Campinas, SP, 17 (AE) - O promotor público de Mogi Mirim
André Ceccon, apresentou hoje à Justiça denúncia contra o comerciante e bacharel em direito, Oswaldo Durante, de 41 anos, acusado de pedofilia e atentado violento ao pudor. Durante, que está preso desde o último dia 3, deverá prestar depoimento amanhã ao juiz da 2ª Vara Criminal, Alexandre Batista Alves. Se for condenado, o comerciante poderá pegar, no mínimo, seis anos de prisão.
A polícia civil já concluiu o inquérito contra Durante, acusado de praticar sexo com pelo menos 17 crianças e adolescentes. No dia em que foi preso, a polícia apreendeu em sua casa seis fitas de vídeo em que o comerciante aparece mantendo relações sexuais com crianças entre 09 e 15 anos. Ele foi denunciado por três das vítimas.

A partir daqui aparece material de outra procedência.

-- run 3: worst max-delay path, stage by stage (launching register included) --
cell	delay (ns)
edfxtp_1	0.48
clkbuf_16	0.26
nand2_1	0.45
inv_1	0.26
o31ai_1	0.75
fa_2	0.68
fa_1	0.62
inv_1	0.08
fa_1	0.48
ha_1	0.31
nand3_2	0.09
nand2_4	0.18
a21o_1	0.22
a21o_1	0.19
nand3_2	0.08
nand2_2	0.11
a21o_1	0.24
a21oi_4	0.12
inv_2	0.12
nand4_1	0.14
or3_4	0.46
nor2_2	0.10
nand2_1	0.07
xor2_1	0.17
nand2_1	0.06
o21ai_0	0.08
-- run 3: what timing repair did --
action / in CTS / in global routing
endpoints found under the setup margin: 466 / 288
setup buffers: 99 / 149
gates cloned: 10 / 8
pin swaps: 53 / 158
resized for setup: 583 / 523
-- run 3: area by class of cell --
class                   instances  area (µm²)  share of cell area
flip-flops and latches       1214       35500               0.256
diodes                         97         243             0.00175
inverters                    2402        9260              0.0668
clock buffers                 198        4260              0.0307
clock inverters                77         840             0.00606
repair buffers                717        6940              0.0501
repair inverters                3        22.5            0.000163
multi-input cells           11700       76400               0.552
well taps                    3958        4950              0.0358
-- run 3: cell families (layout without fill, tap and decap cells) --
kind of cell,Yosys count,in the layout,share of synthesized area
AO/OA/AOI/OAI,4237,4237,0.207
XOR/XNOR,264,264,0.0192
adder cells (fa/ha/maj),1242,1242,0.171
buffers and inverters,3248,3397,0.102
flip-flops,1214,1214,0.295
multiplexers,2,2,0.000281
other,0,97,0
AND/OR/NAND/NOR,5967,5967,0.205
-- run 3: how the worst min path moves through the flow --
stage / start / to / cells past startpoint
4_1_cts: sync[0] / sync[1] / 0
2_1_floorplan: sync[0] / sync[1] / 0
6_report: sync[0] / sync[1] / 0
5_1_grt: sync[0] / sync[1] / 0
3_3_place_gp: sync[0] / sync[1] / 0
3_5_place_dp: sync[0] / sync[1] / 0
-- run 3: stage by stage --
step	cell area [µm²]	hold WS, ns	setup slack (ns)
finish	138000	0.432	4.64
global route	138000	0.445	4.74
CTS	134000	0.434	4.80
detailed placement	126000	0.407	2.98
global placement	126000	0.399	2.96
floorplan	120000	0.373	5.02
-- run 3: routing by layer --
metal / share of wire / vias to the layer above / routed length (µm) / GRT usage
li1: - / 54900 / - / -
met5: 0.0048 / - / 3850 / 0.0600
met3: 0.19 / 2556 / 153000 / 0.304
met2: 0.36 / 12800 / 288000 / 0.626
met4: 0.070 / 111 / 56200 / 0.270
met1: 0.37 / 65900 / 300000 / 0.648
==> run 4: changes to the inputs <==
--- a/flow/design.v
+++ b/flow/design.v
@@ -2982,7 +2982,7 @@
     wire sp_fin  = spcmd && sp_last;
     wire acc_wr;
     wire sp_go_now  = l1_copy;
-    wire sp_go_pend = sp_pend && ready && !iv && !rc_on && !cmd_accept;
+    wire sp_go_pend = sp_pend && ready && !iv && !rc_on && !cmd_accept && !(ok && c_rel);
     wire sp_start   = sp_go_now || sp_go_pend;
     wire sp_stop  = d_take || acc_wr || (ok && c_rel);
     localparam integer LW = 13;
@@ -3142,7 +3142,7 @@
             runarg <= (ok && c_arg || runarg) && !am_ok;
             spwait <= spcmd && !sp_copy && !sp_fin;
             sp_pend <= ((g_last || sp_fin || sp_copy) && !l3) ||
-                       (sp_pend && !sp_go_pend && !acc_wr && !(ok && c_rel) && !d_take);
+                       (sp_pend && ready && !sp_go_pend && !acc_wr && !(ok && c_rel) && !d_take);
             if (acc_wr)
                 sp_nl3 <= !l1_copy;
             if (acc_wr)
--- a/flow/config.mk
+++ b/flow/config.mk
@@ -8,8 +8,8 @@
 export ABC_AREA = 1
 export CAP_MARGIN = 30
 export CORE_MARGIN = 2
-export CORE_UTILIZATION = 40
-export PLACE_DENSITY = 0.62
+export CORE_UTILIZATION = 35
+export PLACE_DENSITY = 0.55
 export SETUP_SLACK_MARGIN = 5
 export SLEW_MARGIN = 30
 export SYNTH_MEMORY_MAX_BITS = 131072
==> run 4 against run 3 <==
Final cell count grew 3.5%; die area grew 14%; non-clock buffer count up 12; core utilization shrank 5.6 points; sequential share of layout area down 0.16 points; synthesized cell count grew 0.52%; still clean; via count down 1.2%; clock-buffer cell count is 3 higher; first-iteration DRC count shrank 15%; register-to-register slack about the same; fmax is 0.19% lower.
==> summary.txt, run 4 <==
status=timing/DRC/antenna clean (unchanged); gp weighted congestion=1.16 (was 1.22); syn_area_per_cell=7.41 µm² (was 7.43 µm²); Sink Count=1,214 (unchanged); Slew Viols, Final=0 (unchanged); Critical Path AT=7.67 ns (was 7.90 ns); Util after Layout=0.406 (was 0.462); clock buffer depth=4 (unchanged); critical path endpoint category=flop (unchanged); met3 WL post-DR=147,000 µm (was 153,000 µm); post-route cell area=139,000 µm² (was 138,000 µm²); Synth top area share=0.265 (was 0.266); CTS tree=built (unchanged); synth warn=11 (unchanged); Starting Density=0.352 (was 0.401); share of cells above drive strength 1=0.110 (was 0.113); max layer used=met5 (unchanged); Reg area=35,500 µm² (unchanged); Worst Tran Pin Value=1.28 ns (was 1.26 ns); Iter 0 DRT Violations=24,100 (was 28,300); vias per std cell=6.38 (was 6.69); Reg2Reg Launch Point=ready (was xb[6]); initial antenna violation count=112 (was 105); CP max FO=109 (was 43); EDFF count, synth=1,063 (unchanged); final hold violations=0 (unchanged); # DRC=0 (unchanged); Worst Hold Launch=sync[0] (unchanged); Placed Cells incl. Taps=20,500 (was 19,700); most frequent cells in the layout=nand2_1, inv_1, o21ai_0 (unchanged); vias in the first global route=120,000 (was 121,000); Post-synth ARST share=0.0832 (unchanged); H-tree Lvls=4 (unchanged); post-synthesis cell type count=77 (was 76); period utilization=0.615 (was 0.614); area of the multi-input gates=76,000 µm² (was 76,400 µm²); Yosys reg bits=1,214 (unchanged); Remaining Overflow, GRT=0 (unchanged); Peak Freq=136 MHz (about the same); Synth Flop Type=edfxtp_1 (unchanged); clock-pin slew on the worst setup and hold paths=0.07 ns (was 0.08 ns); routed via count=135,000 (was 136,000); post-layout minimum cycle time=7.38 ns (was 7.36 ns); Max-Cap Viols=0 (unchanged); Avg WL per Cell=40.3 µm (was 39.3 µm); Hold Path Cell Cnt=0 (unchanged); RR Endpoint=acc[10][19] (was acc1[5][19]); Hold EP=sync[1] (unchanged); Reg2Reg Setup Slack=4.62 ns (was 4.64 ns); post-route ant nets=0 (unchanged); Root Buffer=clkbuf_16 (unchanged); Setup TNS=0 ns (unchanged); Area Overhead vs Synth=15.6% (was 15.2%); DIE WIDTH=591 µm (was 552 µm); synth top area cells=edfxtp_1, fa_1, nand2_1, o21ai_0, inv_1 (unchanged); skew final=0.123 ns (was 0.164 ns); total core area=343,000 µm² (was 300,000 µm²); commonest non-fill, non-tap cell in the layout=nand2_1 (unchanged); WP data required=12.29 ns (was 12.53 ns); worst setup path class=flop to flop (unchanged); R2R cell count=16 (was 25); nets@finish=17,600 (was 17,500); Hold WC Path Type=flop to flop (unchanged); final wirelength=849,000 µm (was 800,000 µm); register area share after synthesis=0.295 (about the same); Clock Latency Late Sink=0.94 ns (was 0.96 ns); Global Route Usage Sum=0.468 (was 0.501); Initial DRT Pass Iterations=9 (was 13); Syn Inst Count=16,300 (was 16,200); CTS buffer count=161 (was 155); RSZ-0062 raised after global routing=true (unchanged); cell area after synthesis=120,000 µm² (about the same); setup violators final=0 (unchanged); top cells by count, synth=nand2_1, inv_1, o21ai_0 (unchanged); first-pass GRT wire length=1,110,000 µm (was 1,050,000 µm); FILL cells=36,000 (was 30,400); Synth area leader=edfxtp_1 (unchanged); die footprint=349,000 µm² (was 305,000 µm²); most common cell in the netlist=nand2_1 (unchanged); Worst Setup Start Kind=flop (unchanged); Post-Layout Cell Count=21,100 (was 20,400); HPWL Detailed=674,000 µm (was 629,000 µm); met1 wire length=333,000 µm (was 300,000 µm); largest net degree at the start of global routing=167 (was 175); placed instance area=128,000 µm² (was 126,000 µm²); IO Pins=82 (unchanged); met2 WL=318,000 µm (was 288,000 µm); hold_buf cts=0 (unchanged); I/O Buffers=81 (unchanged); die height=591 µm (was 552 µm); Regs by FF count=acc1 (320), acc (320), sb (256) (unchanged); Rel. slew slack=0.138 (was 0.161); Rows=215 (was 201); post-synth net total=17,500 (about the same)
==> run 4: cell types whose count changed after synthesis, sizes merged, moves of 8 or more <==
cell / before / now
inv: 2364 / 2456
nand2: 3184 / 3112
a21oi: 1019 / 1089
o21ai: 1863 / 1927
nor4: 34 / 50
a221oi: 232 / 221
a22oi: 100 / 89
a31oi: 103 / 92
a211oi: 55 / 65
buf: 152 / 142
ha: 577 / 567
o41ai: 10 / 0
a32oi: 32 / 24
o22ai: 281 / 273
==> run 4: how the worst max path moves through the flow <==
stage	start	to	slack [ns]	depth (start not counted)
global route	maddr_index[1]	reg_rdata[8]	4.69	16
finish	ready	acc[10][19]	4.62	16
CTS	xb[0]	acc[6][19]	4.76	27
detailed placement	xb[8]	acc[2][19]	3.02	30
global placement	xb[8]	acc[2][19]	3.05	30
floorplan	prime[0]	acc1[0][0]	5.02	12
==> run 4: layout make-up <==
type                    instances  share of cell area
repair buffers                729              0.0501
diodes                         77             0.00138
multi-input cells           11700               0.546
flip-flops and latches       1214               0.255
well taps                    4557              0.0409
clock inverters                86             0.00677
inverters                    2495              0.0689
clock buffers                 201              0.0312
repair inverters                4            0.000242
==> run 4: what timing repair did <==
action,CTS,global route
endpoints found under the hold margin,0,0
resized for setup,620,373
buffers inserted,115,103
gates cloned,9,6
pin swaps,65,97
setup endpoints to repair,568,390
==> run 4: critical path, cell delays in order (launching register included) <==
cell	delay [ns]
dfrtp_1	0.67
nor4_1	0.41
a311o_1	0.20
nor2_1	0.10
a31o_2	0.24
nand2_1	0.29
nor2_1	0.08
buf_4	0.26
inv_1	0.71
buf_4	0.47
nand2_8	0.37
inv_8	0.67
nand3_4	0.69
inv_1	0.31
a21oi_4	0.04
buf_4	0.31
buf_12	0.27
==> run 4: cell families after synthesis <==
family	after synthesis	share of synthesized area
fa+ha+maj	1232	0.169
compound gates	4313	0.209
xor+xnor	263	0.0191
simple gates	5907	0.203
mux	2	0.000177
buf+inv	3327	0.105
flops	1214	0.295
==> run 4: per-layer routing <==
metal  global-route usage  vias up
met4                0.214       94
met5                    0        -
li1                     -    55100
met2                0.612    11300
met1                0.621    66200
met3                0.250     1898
From an optimization exercise on the open Yosys and OpenROAD flow, aimed at small area, a short achievable clock period and few clock cycles; shortcuts taken in it are not production practice.
In this exercise RTL edits were held to simulation tests only and were not proved equivalent to the original.
Power and IR drop assume default switching activity.

==> design.v <==
module cn_codec (
    input  wire        clk,
    input  wire        rst,
    input  wire        cmd_valid,
    input  wire [31:0] cmd_word,
    input  wire [31:0] opa_addr,
    input  wire [31:0] opa_len,
    input  wire [31:0] opa_dst,
    input  wire [7:0]  opa_flags,
    input  wire [31:0] opa_seqack,
    output reg         busy,
    output reg  [7:0]  res_code,
    output reg  [31:0] res_len,
    output reg  [15:0] res_cksum,
    output reg  [31:0] res_hdr0,
    output reg  [31:0] res_hdr1,
    output reg  [8:0]  res_hdr2,
    output reg         mem_req,
    output reg         mem_we,
    output reg  [31:0] mem_addr,
    output reg  [7:0]  mem_wdata,
    input  wire        mem_gnt,
    input  wire        mem_rvalid,
    input  wire [7:0]  mem_rdata
);
    localparam [7:0] RC_OK        = 8'd0;
    localparam [7:0] RC_ILLEGAL   = 8'd7;
    localparam [7:0] RC_INVALID   = 8'd8;
    localparam [7:0] RC_MALFORMED = 8'd9;
    localparam [31:0] HDR   = 32'd9;
    localparam [31:0] C_MAX = 32'd65526;
    localparam [1:0] OP_CKSUM  = 2'd1;
    localparam [1:0] OP_ENCODE = 2'd2;
    localparam [1:0] OP_DECODE = 2'd3;
    localparam [3:0] S_IDLE     = 4'd0;
    localparam [3:0] S_SUM_REQ  = 4'd1;   
    localparam [3:0] S_SUM_WAIT = 4'd2;
    localparam [3:0] S_HDR_WR   = 4'd3;   
    localparam [3:0] S_CP_REQ   = 4'd4;   
    localparam [3:0] S_CP_WAIT  = 4'd5;
    localparam [3:0] S_CP_WR    = 4'd6;   
    localparam [3:0] S_DH_REQ   = 4'd7;   
    localparam [3:0] S_DH_WAIT  = 4'd8;
    localparam [3:0] S_DH_CHK   = 4'd9;   
    localparam [3:0] S_SUM_END  = 4'd10;  
    localparam [3:0] S_FINISH   = 4'd11;
    reg [3:0]  state;
    reg [1:0]  op;
    reg [31:0] src_base;
    reg [31:0] dst_base;
    reg [31:0] n_len;
    reg [31:0] seqack;
    reg [7:0]  flags;
    reg [31:0] idx;         
    reg [31:0] cnt;         
    reg [7:0]  copy_byte;
    reg [15:0] acc;
    reg [7:0]  hi_byte;
    reg [71:0] hdr;
    wire [32:0] a_end   = {1'b0, opa_addr} + {1'b0, opa_len};
    wire [33:0] d_end   = {2'b0, opa_dst} + {2'b0, opa_len} + 34'd9;
    wire        a_ok    = (a_end <= 33'h1_0000_0000);
    wire        d_ok    = (d_end <= 34'h1_0000_0000);
    wire [16:0] word_sum = {1'b0, acc} + {1'b0, hi_byte, mem_rdata};
    wire [15:0] acc_word = word_sum[15:0] + {15'd0, word_sum[16]};
    wire [16:0] odd_sum  = {1'b0, acc} + {9'd0, hi_byte};
    wire [15:0] acc_odd  = odd_sum[15:0] + {15'd0, odd_sum[16]};
    wire [15:0] acc_fin  = cnt[0] ? acc_odd : acc;
    wire [15:0] ck_fin   = ~acc_fin;
    wire [15:0] dh_len   = hdr[55:40];
    always @(posedge clk) begin
        if (rst) begin
            state     <= S_IDLE;
            op        <= 2'd0;
            busy      <= 1'b0;
            res_code  <= 8'd0;
            res_len   <= 32'd0;
            res_cksum <= 16'd0;
            res_hdr0  <= 32'd0;
            res_hdr1  <= 32'd0;
            res_hdr2  <= 9'd0;
            mem_req   <= 1'b0;
            mem_we    <= 1'b0;
            mem_addr  <= 32'd0;
            mem_wdata <= 8'd0;
            src_base  <= 32'd0;
            dst_base  <= 32'd0;
            n_len     <= 32'd0;
            seqack    <= 32'd0;
            flags     <= 8'd0;
            idx       <= 32'd0;
            cnt       <= 32'd0;
            copy_byte <= 8'd0;
            acc       <= 16'd0;
            hi_byte   <= 8'd0;
            hdr       <= 72'd0;
        end else begin
            case (state)
            S_IDLE: begin
                if (cmd_valid) begin
                    src_base <= opa_addr;
                    dst_base <= opa_dst;
                    n_len    <= opa_len;
                    seqack   <= opa_seqack;
                    flags    <= opa_flags;
                    idx      <= 32'd0;
                    acc      <= 16'd0;
                    hi_byte  <= 8'd0;
                    busy     <= 1'b1;
                    state    <= S_FINISH;
                    case (cmd_word)
                    32'h0000_0001: begin
                        op <= OP_CKSUM;
                        if (!a_ok) begin
                            res_code <= RC_INVALID;
                            res_len  <= 32'd0;
                        end else begin
                            cnt <= opa_len;
                            if (opa_len == 32'd0) begin
                                res_code  <= RC_OK;
                                res_len   <= 32'd0;
                                res_cksum <= 16'hFFFF;
                            end else begin
                                state <= S_SUM_REQ;
                            end
                        end
                    end
                    32'h0000_0002: begin
                        op <= OP_ENCODE;
                        if (opa_len > C_MAX || !a_ok || !d_ok) begin
                            res_code <= RC_INVALID;
                            res_len  <= 32'd0;
                        end else begin
                            cnt <= opa_len;
                            if (opa_len == 32'd0) begin
                                hdr   <= {16'd0, 16'd9, opa_seqack[15:0],
                                          opa_seqack[31:16], opa_flags};
                                state <= S_HDR_WR;
                            end else begin
                                state <= S_SUM_REQ;
                            end
                        end
                    end
                    32'h0000_0003: begin
                        op <= OP_DECODE;
                        if (!a_ok) begin
                            res_code <= RC_INVALID;
                            res_len  <= 32'd0;
                        end else if (opa_len < HDR) begin
                            res_code <= RC_MALFORMED;
                            res_len  <= 32'd0;
                        end else begin
                            state <= S_DH_REQ;
                        end
                    end
                    default: begin
                        op       <= 2'd0;
                        res_code <= RC_ILLEGAL;
                        res_len  <= 32'd0;
                    end
                    endcase
                end
            end
            S_SUM_REQ: begin
                mem_req  <= 1'b1;
                mem_we   <= 1'b0;
                mem_addr <= src_base + idx;
                if (mem_req && mem_gnt) begin
                    mem_req <= 1'b0;
                    state   <= S_SUM_WAIT;
                end
            end
            S_SUM_WAIT: begin
                if (mem_rvalid) begin
                    if (idx[0])
                        acc <= acc_word;
                    else
                        hi_byte <= mem_rdata;
                    if (idx + 32'd1 == cnt) begin
                        idx   <= 32'd0;
                        state <= S_SUM_END;
                    end else begin
                        idx   <= idx + 32'd1;
                        state <= S_SUM_REQ;
                    end
                end
            end
            S_SUM_END: begin
                case (op)
                OP_CKSUM: begin
                    res_cksum <= ck_fin;
                    res_code  <= RC_OK;
                    res_len   <= n_len;
                    state     <= S_FINISH;
                end
                OP_ENCODE: begin
                    hdr   <= {ck_fin, n_len[15:0] + 16'd9, seqack[15:0],
                              seqack[31:16], flags};
                    state <= S_HDR_WR;
                end
                default: begin  
                    res_hdr2 <= {(ck_fin == hdr[71:56]), hdr[7:0]};
                    res_code <= RC_OK;
                    res_len  <= cnt;
                    state    <= S_FINISH;
                end
                endcase
            end
            S_HDR_WR: begin
                mem_req   <= 1'b1;
                mem_we    <= 1'b1;
                mem_addr  <= dst_base + idx;
                mem_wdata <= hdr[71:64];
                if (mem_req && mem_gnt) begin
                    mem_req <= 1'b0;
                    mem_we  <= 1'b0;
                    hdr     <= {hdr[63:0], 8'd0};
                    if (idx == HDR - 32'd1) begin
                        idx <= 32'd0;
                        if (cnt == 32'd0) begin
                            res_code <= RC_OK;
                            res_len  <= HDR;
                            state    <= S_FINISH;
                        end else begin
                            state <= S_CP_REQ;
                        end
                    end else begin
                        idx <= idx + 32'd1;
                    end
                end
            end
            S_CP_REQ: begin
                mem_req  <= 1'b1;
                mem_we   <= 1'b0;
                mem_addr <= src_base + idx;
                if (mem_req && mem_gnt) begin
                    mem_req <= 1'b0;
                    state   <= S_CP_WAIT;
                end
            end
            S_CP_WAIT: begin
                if (mem_rvalid) begin
                    copy_byte <= mem_rdata;
                    state     <= S_CP_WR;
                end
            end
            S_CP_WR: begin
                mem_req   <= 1'b1;
                mem_we    <= 1'b1;
                mem_addr  <= dst_base + HDR + idx;
                mem_wdata <= copy_byte;
                if (mem_req && mem_gnt) begin
                    mem_req <= 1'b0;
                    mem_we  <= 1'b0;
                    if (idx + 32'd1 == cnt) begin
                        res_code <= RC_OK;
                        res_len  <= cnt + HDR;
                        state    <= S_FINISH;
                    end else begin
                        idx   <= idx + 32'd1;
                        state <= S_CP_REQ;
                    end
                end
            end
            S_DH_REQ: begin
                mem_req  <= 1'b1;
                mem_we   <= 1'b0;
                mem_addr <= src_base + idx;
                if (mem_req && mem_gnt) begin
                    mem_req <= 1'b0;
                    state   <= S_DH_WAIT;
                end
            end
            S_DH_WAIT: begin
                if (mem_rvalid) begin
                    hdr <= {hdr[63:0], mem_rdata};
                    if (idx == HDR - 32'd1) begin
                        idx   <= 32'd0;
                        state <= S_DH_CHK;
                    end else begin
                        idx   <= idx + 32'd1;
                        state <= S_DH_REQ;
                    end
                end
            end
            S_DH_CHK: begin
                res_hdr0 <= {hdr[55:40], hdr[71:56]};
                res_hdr1 <= {hdr[23:8], hdr[39:24]};
                if ({16'd0, dh_len} < HDR || {16'd0, dh_len} > n_len) begin
                    res_hdr2 <= {1'b0, hdr[7:0]};
                    res_code <= RC_MALFORMED;
                    res_len  <= 32'd0;
                    state    <= S_FINISH;
                end else if ({16'd0, dh_len} == HDR) begin
                    res_hdr2 <= {(hdr[71:56] == 16'd0), hdr[7:0]};
                    res_code <= RC_OK;
                    res_len  <= 32'd0;
                    state    <= S_FINISH;
                end else begin
                    src_base <= src_base + HDR;
                    cnt      <= {16'd0, dh_len} - HDR;
                    state    <= S_SUM_REQ;
                end
            end
            default: begin  
                busy  <= 1'b0;
                state <= S_IDLE;
            end
            endcase
        end
    end
endmodule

Junto com a denúncia, o promotor encaminhou pedido de prisão preventiva contra o comerciante. Ele já vinha cumprindo prisão temporária na cadeia de Estiva Gerbi, onde ocupa uma cela especial por ter diploma universitário. Se a Justiça decretar a prisão preventiva, Durante permanecerá detido enquanto durar o processo.
O promotor quer, ainda, que o processo transcorra sob secredo de justiça. Segundo ele, a medida é necessária para preservar a imagem das crianças envolvidas. Se a Justiça acatar o pedido, apenas a promotoria, o juiz e o advogado de defesa terão acesso ao processo. Formado em direito, casado e pai de uma filha de nove anos, o comerciante disse à polícia que fazia as filmagens para satisfazer suas fantasias sexuais.